How the Buffer Manager Works

Accessing a Page Stored in the Buffer Pool

Create the buffer_tag of the desired page and compute the hash bucket slot
Acquire the BufMappingLock partition that covers the obtained hash bucket slot in shared mode (this lock will be released in step (5)).
Look up the entry whose tag is 'Tag_C' and obtain the buffer_id from the entry. In this example, the buffer_id is 2.
Pin the buffer descriptor for buffer_id 2, i.e. the refcount and usage_count of the descriptor are increased by 1
Release the BufMappingLock.
Access the buffer pool slot with buffer_id 2.

Then, when reading rows from the page in the buffer pool slot, the PostgreSQL process acquires the shared content_lock of the corresponding buffer descriptor. Thus, buffer pool slots can be read by multiple processes simultaneously.

When inserting (and updating or deleting) rows to the page, a Postgres process acquires the exclusive content_lock of the corresponding buffer descriptor (note that the dirty bit of the page must be set to '1').

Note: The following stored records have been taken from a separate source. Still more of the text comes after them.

## config.mk

```make
export PLATFORM = sky130hd
export DESIGN_NAME = positional_list_engine_unit_flat
export DESIGN_NICKNAME = d
export VERILOG_FILES = /design/src/sv/ple_pkg.sv /design/src/sv/ple_req_if.sv /design/src/sv/ple_rsp_if.sv /design/src/sv/ple_ram.sv /design/src/sv/ple_ctrl.sv /design/src/sv/positional_list_engine_unit.sv /design/src/flat_wrapper.sv
export SDC_FILE = /design/constraint.sdc
export NUM_CORES = 2
export LEC_CHECK = 0
export BUFFER_PORTS_ARGS = -buffer_cell sky130_fd_sc_hd__buf_2
export CORE_MARGIN = 4
export CORE_UTILIZATION = 48
export DETAILED_ROUTE_END_ITERATION = 6
export MAX_ROUTING_LAYER = met4
export SYNTH_ARGS = -nofsm -noshare
export SYNTH_HDL_FRONTEND = slang
export SYNTH_SLANG_ARGS = --single-unit
```

## constraint.sdc

```tcl
create_clock -name clk -period 6.35 [get_ports clk]
set_clock_uncertainty 0.2 [all_clocks]
set_input_delay 0.3175 -clock clk [delete_from_list [all_inputs] [get_ports clk]]
set_output_delay 0.3175 -clock clk [all_outputs]
set_load 0.005 [all_outputs]
```

## src/sv/ple_pkg.sv

```systemverilog
// shared types and constants of the positional list engine
// no dependencies; every other file of the block but ple_ram imports it
package ple_pkg;

	localparam int CAPACITY_DEF = 64;

	localparam int KIND_W   = 3;
	localparam int POS_W    = 7;
	localparam int WORD_W   = 32;
	localparam int COUNT_W  = 7;
	localparam int STATUS_W = 2;

	typedef enum logic [KIND_W-1:0] {
		KIND_APPEND = 3'd0,
		KIND_INSERT = 3'd1,
		KIND_REMOVE = 3'd2,
		KIND_GET    = 3'd3,
		KIND_CLEAR  = 3'd4
	} kind_t;

	typedef enum logic [STATUS_W-1:0] {
		ST_OK   = 2'd0,
		ST_FULL = 2'd1,
		ST_BAD  = 2'd2
	} status_t;

	typedef struct packed {
		logic [WORD_W-1:0]  read_value;
		logic [COUNT_W-1:0] entry_count;
		status_t            status;
	} rsp_t;

endpackage

```

## src/sv/ple_req_if.sv

```systemverilog
// request channel of the positional list engine: valid/ready plus request word
// depends on ple_pkg
interface ple_req_if;
	import ple_pkg::*;

	logic              valid;
	logic              ready;
	logic [KIND_W-1:0] kind;
	logic [POS_W-1:0]  position;
	logic [WORD_W-1:0] value;

	modport source (output valid, kind, position, value, input ready);
	modport sink (input valid, kind, position, value, output ready);

endinterface

```

## src/sv/ple_rsp_if.sv

```systemverilog
// result channel of the positional list engine: valid/ready plus result word
// depends on ple_pkg
interface ple_rsp_if;
	import ple_pkg::*;

	logic                valid;
	logic                ready;
	logic [WORD_W-1:0]   read_value;
	logic [COUNT_W-1:0]  entry_count;
	logic [STATUS_W-1:0] status;

	modport source (output valid, read_value, entry_count, status, input ready);
	modport sink (input valid, read_value, entry_count, status, output ready);

endinterface

```

## src/sv/ple_ram.sv

```systemverilog
// generic single-port-write, single-port-read ram with registered read data
// no dependencies
module ple_ram #(
	parameter int WIDTH = 32,
	parameter int DEPTH = 64
) (
	input  logic                     clk,
	input  logic                     we,
	input  logic [$clog2(DEPTH)-1:0] waddr,
	input  logic [WIDTH-1:0]         wdata,
	input  logic                     re,
	input  logic [$clog2(DEPTH)-1:0] raddr,
	output logic [WIDTH-1:0]         rdata
);

	logic [WIDTH-1:0] mem_q [DEPTH];
	logic [WIDTH-1:0] rdata_q;

	always_ff @(posedge clk) begin
		if (we) begin
			mem_q[waddr] <= wdata;
		end
		if (re) begin
			rdata_q <= mem_q[raddr];
		end
	end

	assign rdata = rdata_q;

endmodule

```

## src/sv/ple_ctrl.sv

```systemverilog
// sequencer of the positional list engine: decodes a request, walks the list
// memory one entry per cycle for shifts and reads; uses ple_pkg, ple_req_if, ple_ram
module ple_ctrl #(
	parameter int CAPACITY = ple_pkg::CAPACITY_DEF
) (
	input  logic          clk,
	input  logic          arst_n,
	ple_req_if.sink       req,
	output logic          res_valid,
	output ple_pkg::rsp_t res,
	input  logic          res_take
);
	import ple_pkg::*;

	localparam int AW    = $clog2(CAPACITY);
	localparam int CW    = $clog2(CAPACITY + 1);
	localparam int CMP_W = (CW > POS_W) ? CW : POS_W;

	typedef enum logic [3:0] {
		S_IDLE = 4'b0001,
		S_SCAN = 4'b0010,
		S_PUT  = 4'b0100,
		S_DONE = 4'b1000
	} state_t;

	state_t            state_q;
	logic [CW-1:0]     count_q;
	logic [AW-1:0]     ptr_q;
	logic [AW-1:0]     end_q;
	logic [AW-1:0]     slot_q;
	logic              dir_up_q;
	logic              rd_act_q;
	logic              first_q;
	logic              dec_q;
	logic [WORD_W-1:0] val_q;
	logic [WORD_W-1:0] rdval_q;
	status_t           status_q;

	logic              pend_s1;
	logic              cap_s1;
	logic [AW-1:0]     wr_addr_s1;

	logic              accept;
	logic              full;
	logic              pos_zero;
	logic              pos_over;
	logic [AW-1:0]     tail;
	logic [AW-1:0]     pidx;

	status_t           d_status;
	logic              d_direct_wr;
	logic              d_scan;
	logic              d_dir_up;
	logic              d_dec;
	logic              d_clear;
	logic [AW-1:0]     d_start;
	logic [AW-1:0]     d_end;

	logic              mem_we;
	logic [AW-1:0]     mem_waddr;
	logic [WORD_W-1:0] mem_wdata;
	logic              mem_re;
	logic [WORD_W-1:0] mem_rdata;

	assign req.ready = (state_q == S_IDLE);
	assign accept    = req.valid && req.ready;

	assign full     = (count_q == CW'(CAPACITY));
	assign pos_zero = (req.position == '0);
	assign pos_over = (CMP_W'(req.position) > CMP_W'(count_q));
	assign tail     = AW'(count_q);
	assign pidx     = AW'(req.position - POS_W'(1));

	always_comb begin
		d_status    = ST_OK;
		d_direct_wr = 1'b0;
		d_scan      = 1'b0;
		d_dir_up    = 1'b0;
		d_dec       = 1'b0;
		d_clear     = 1'b0;
		d_start     = pidx;
		d_end       = pidx;
		case (req.kind)
			KIND_APPEND: begin
				if (full) begin
					d_status = ST_FULL;
				end else begin
					d_direct_wr = 1'b1;
				end
			end
			KIND_INSERT: begin
				if (full) begin
					d_status = ST_FULL;
				end else if (pos_zero) begin
					d_status = ST_BAD;
				end else if (pos_over) begin
					d_direct_wr = 1'b1;
				end else begin
					// move entries tail-1 down to the slot up by one, then put the word
					d_scan   = 1'b1;
					d_dir_up = 1'b1;
					d_start  = AW'(count_q - CW'(1));
					d_end    = pidx;
				end
			end
			KIND_REMOVE: begin
				if (pos_zero || pos_over) begin
					d_status = ST_BAD;
				end else begin
					// first read returns the word, the rest slide down by one
					d_scan  = 1'b1;
					d_dec   = 1'b1;
					d_start = pidx;
					d_end   = AW'(count_q - CW'(1));
				end
			end
			KIND_GET: begin
				if (pos_zero || pos_over) begin
					d_status = ST_BAD;
				end else begin
					d_scan = 1'b1;
				end
			end
			KIND_CLEAR: begin
				d_clear = 1'b1;
			end
			default: begin
				d_status = ST_BAD;
			end
		endcase
	end

	// memory port steering
	assign mem_re = (state_q == S_SCAN) && rd_act_q;

	always_comb begin
		mem_we    = 1'b0;
		mem_waddr = tail;
		mem_wdata = req.value;
		if (accept && d_direct_wr) begin
			mem_we = 1'b1;
		end else if ((state_q == S_SCAN) && pend_s1 && !cap_s1) begin
			mem_we    = 1'b1;
			mem_waddr = wr_addr_s1;
			mem_wdata = mem_rdata;
		end else if (state_q == S_PUT) begin
			mem_we    = 1'b1;
			mem_waddr = slot_q;
			mem_wdata = val_q;
		end
	end

	ple_ram #(
		.WIDTH(WORD_W),
		.DEPTH(CAPACITY)
	) u_store (
		.clk   (clk),
		.we    (mem_we),
		.waddr (mem_waddr),
		.wdata (mem_wdata),
		.re    (mem_re),
		.raddr (ptr_q),
		.rdata (mem_rdata)
	);

	always_ff @(posedge clk or negedge arst_n) begin
		if (!arst_n) begin
			state_q  <= S_IDLE;
			count_q  <= '0;
			rd_act_q <= 1'b0;
			pend_s1  <= 1'b0;
		end else begin
			pend_s1 <= (state_q == S_SCAN) && rd_act_q;
			case (state_q)
				S_IDLE: begin
					if (accept) begin
						rd_act_q <= d_scan;
						if (d_clear) begin
							count_q <= '0;
						end else if (d_direct_wr) begin
							count_q <= count_q + CW'(1);
						end
						state_q <= d_scan ? S_SCAN : S_DONE;
					end
				end
				S_SCAN: begin
					if (rd_act_q && (ptr_q == end_q)) begin
						rd_act_q <= 1'b0;
					end
					// last read data lands this cycle
					if (!rd_act_q && pend_s1) begin
						if (dec_q) begin
							count_q <= count_q - CW'(1);
						end
						state_q <= dir_up_q ? S_PUT : S_DONE;
					end
				end
				S_PUT: begin
					count_q <= count_q + CW'(1);
					state_q <= S_DONE;
				end
				S_DONE: begin
					if (res_take) begin
						state_q <= S_IDLE;
					end
				end
				default: begin
					state_q <= S_IDLE;
				end
			endcase
		end
	end

	always_ff @(posedge clk) begin
		if (accept) begin
			rdval_q  <= '0;
			status_q <= d_status;
			val_q    <= req.value;
			slot_q   <= pidx;
			ptr_q    <= d_start;
			end_q    <= d_end;
			dir_up_q <= d_dir_up;
			dec_q    <= d_dec;
			first_q  <= !d_dir_up;
		end
		if ((state_q == S_SCAN) && rd_act_q) begin
			cap_s1     <= first_q;
			first_q    <= 1'b0;
			wr_addr_s1 <= dir_up_q ? (ptr_q + AW'(1)) : (ptr_q - AW'(1));
			if (ptr_q != end_q) begin
				ptr_q <= dir_up_q ? (ptr_q - AW'(1)) : (ptr_q + AW'(1));
			end
		end
		if ((state_q == S_SCAN) && pend_s1 && cap_s1) begin
			rdval_q <= mem_rdata;
		end
	end

	assign res_valid       = (state_q == S_DONE);
	assign res.read_value  = rdval_q;
	assign res.entry_count = COUNT_W'(count_q);
	assign res.status      = status_q;

endmodule

```

## src/sv/positional_list_engine_unit.sv

```systemverilog
// Positional list engine: an ordered list of up to CAPACITY 32-bit words held in one
// synchronous memory, addressed by 1-based position, with append, insert, remove, get
// and clear requests and exactly one result word per request. One request is worked at
// a time and the memory port sets the pace: append, clear and every error skip the
// memory walk, get reads one entry, and insert or remove walk every entry behind the
// position. A result waits in an output register, so the next request is taken while
// it is still unread.
// depends on ple_pkg, ple_req_if, ple_rsp_if, ple_ctrl
module positional_list_engine_unit #(
	parameter int CAPACITY = ple_pkg::CAPACITY_DEF
) (
	input logic       clk,
	input logic       arst_n,
	ple_req_if.sink   req,
	ple_rsp_if.source rsp
);
	import ple_pkg::*;

	logic res_valid;
	rsp_t res;
	logic res_take;
	logic out_valid_q;
	rsp_t out_q;

	ple_ctrl #(
		.CAPACITY(CAPACITY)
	) u_ctrl (
		.clk       (clk),
		.arst_n    (arst_n),
		.req       (req),
		.res_valid (res_valid),
		.res       (res),
		.res_take  (res_take)
	);

	// output word register, refilled as it drains
	assign res_take = !out_valid_q || rsp.ready;

	always_ff @(posedge clk or negedge arst_n) begin
		if (!arst_n) begin
			out_valid_q <= 1'b0;
		end else if (res_valid && res_take) begin
			out_valid_q <= 1'b1;
		end else if (rsp.ready) begin
			out_valid_q <= 1'b0;
		end
	end

	always_ff @(posedge clk) begin
		if (res_valid && res_take) begin
			out_q <= res;
		end
	end

	assign rsp.valid       = out_valid_q;
	assign rsp.read_value  = out_q.read_value;
	assign rsp.entry_count = out_q.entry_count;
	assign rsp.status      = out_q.status;

endmodule
```

## src/flat_wrapper.sv

```systemverilog
// flat-port wrapper written by rule: the top's interface ports become plain ports
module positional_list_engine_unit_flat import ple_pkg::*;
#(
	parameter int CAPACITY = ple_pkg::CAPACITY_DEF
)
  (clk, arst_n, req_valid, req_kind, req_position, req_value, req_ready, rsp_valid, rsp_read_value, rsp_entry_count, rsp_status, rsp_ready);
  ple_req_if req_i ();
  ple_rsp_if rsp_i ();
  input logic clk;
  input logic arst_n;
  input wire logic [$bits(req_i.valid)-1:0] req_valid;
  input wire logic [$bits(req_i.kind)-1:0] req_kind;
  input wire logic [$bits(req_i.position)-1:0] req_position;
  input wire logic [$bits(req_i.value)-1:0] req_value;
  output wire logic [$bits(req_i.ready)-1:0] req_ready;
  output wire logic [$bits(rsp_i.valid)-1:0] rsp_valid;
  output wire logic [$bits(rsp_i.read_value)-1:0] rsp_read_value;
  output wire logic [$bits(rsp_i.entry_count)-1:0] rsp_entry_count;
  output wire logic [$bits(rsp_i.status)-1:0] rsp_status;
  input wire logic [$bits(rsp_i.ready)-1:0] rsp_ready;
  assign req_i.valid = req_valid;
  assign req_i.kind = req_kind;
  assign req_i.position = req_position;
  assign req_i.value = req_value;
  assign req_ready = req_i.ready;
  assign rsp_valid = rsp_i.valid;
  assign rsp_read_value = rsp_i.read_value;
  assign rsp_entry_count = rsp_i.entry_count;
  assign rsp_status = rsp_i.status;
  assign rsp_i.ready = rsp_ready;
  positional_list_engine_unit #(.CAPACITY(CAPACITY)) u_core (.clk(clk), .arst_n(arst_n), .req(req_i), .rsp(rsp_i));
endmodule
```

==> flow_summary.ini <==
[sta]
rsz0062_at_grt = false
hold_viol_final = 0
whs_ns = 0.0730
final_max_slew_viol_count = 0
maxSlewHeadroom_pct = 7.48
fin_crit_sh_pct = 70.3
fmax_ghz = 0.224
finalSetupViolCount = 0
tns_ns = 0
min_period_ns = 4.46
tightestPinTransition_ns = 1.39

[global_route]
grt_overflow = 0
grt_pass1_vias = 41300
grt_pass1_wl_microns = 312000
grt_max_degree = 82
grt_usage_pct = 24.4
antenna_found_initial = 7

[die]
chipWidth_microns = 430
dieHeight_microns = 430
initial_core_util_pct = 48.4
die_area_sq_um = 185000
coreArea_sq_um = 176000
pin_count = 89
rows = 154

[logic_synthesis]
synth_edf_count = 2208
avgSynthCellArea_sq_um = 21.9
syn-cell-area_sq_um = 85500
ys_types = 77
yosys-top-cells-area = edfxtp_1 (78%), mux4_2 (14%), a22oi_1 (1.3%), a22o_1 (0.50%), a221oi_1 (0.46%)
ys_warn_count = 0
synth_top_flop_cell = edfxtp_1
synth_cells = 3895
synthArstFlopShare_pct = 0.628
synth_seq_area_share_pct = 78.2
yosys.area.top_type = edfxtp_1
ys_ff_latch = 2229
mappedNetlistNets = 3954
netlist.area_leader.share_pct = 77.6

[finish]
area.growth.synth_to_final_pct = 14.3
mostFrequentLayoutCell = edfxtp_1
layout_common_cells = edfxtp_1 (2208), mux4_2 (513), clkbuf_16 (221)
fill_cells = 13300
nNetsFinal = 4281
drive_gt1_share_pct = 28.0
fin_cells = 6748

[routing]
ant_nets = 0
vias = 42200
drt_iter0_drc = 5913
viasPerCell = 6.26
drc_errors = 0
first_pass_iters = 5
wl_microns = 220000
wl_per_cell_microns = 32.6

[placed_design]
dp_hpwl_microns = 130000
io_buffer_count = 88
place_congestion = 0.900
place_inst = 6267

[clock_tree]
max-clock-path-buffers = 3
cts.sinks = 2229
cts_tree = yes
cts_resized = 0
root_buffer = clkbuf_16
cts-htree-levels = 4
path_clk_slew_ns = 0.06
cts_buffers = 214
clk_latency_ns = 0.83

[setup_path]
cp-end-kind = flip-flop
path_max_fanout = 39
r2r_cells = 8
r2r_setup_slack_ns = 1.89
critPathLaunchType = flip-flop
crit_required_ns = 6.59
setup.worst_path.class = reg -> reg
worst_r2r_endpoint = u_core.u_ctrl.u_store.mem_q[5][13]$_DFFE_PP_
critPathArrivalTime_ns = 4.70
rr_startpoint = u_core.u_ctrl.state_q[3]$_DFFE_PN0P_

[power]
peakVddDrop_mv = 0.237
pwr-share-seq_pct = 56.0
power.share.clock_pct = 42.5
switching_share_pct = 19.8
power_uw = 28800
internal_power_uw = 23100
power.density_nw_per_um2 = 295
leakage_uw = 0.0304
p_comb_share_pct = 1.5
power_switching_uw = 5700

[min_path]
min_to = u_core.u_ctrl.val_q[6]$_DFFE_PP_
hold_path_class = in -> reg
hold_path_depth = 2
min_from = req_value[6]

[status]
status = finished clean

[flow_run]
cap_violations = 0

After accessing the pages, the refcount values of the corresponding buffer descriptors are decreased by 1.

Loading a Page from Storage to Empty Slot

Look up the buffer table (we assume it is not found).

- Create the buffer_tag of the desired page (in this example, the buffer_tag is 'Tag_E') and compute the hash bucket slot.
- Acquire the BufMappingLock partition in shared mode.
- Look up the buffer table (not found according to the assumption).
- Release the BufMappingLock.

Obtain the empty buffer descriptor from the freelist, and pin it. In this example, the buffer_id of the obtained descriptor is 4.
Acquire the BufMappingLock partition in exclusive mode (this lock will be released in step (6)).
Create a new data entry that comprises the buffer_tag 'Tag_E' and buffer_id 4; insert the created entry to the buffer table.
Load the desired page data from storage to the buffer pool slot with buffer_id 4 as follows:

- Acquire the exclusive `io_in_progress_lock` of the corresponding descriptor.
- Set the `io_in_progress` bit of the corresponding descriptor to '1 to prevent access by other processes.
- Load the desired page data from storage to the buffer pool slot
- Change the states of the corresponding descriptor; the `io_in_progress` bit is set to `0`, and the valid bit is set to `1`.
- Release the `io_in_progress_lock`.

Release the BufMappingLock.
Access the buffer pool slot with buffer_id 4.

Dirty Pages

When data is modified in memory, the page in which this data is stored is called a dirty page, as long as the modifications are not written to disk. So if there is a page that is different in the shared buffer and the disk, it is called a dirty page. The buffer manager flushes the dirty pages to storage with the assistance of two subsystems called – checkpointer and background writer.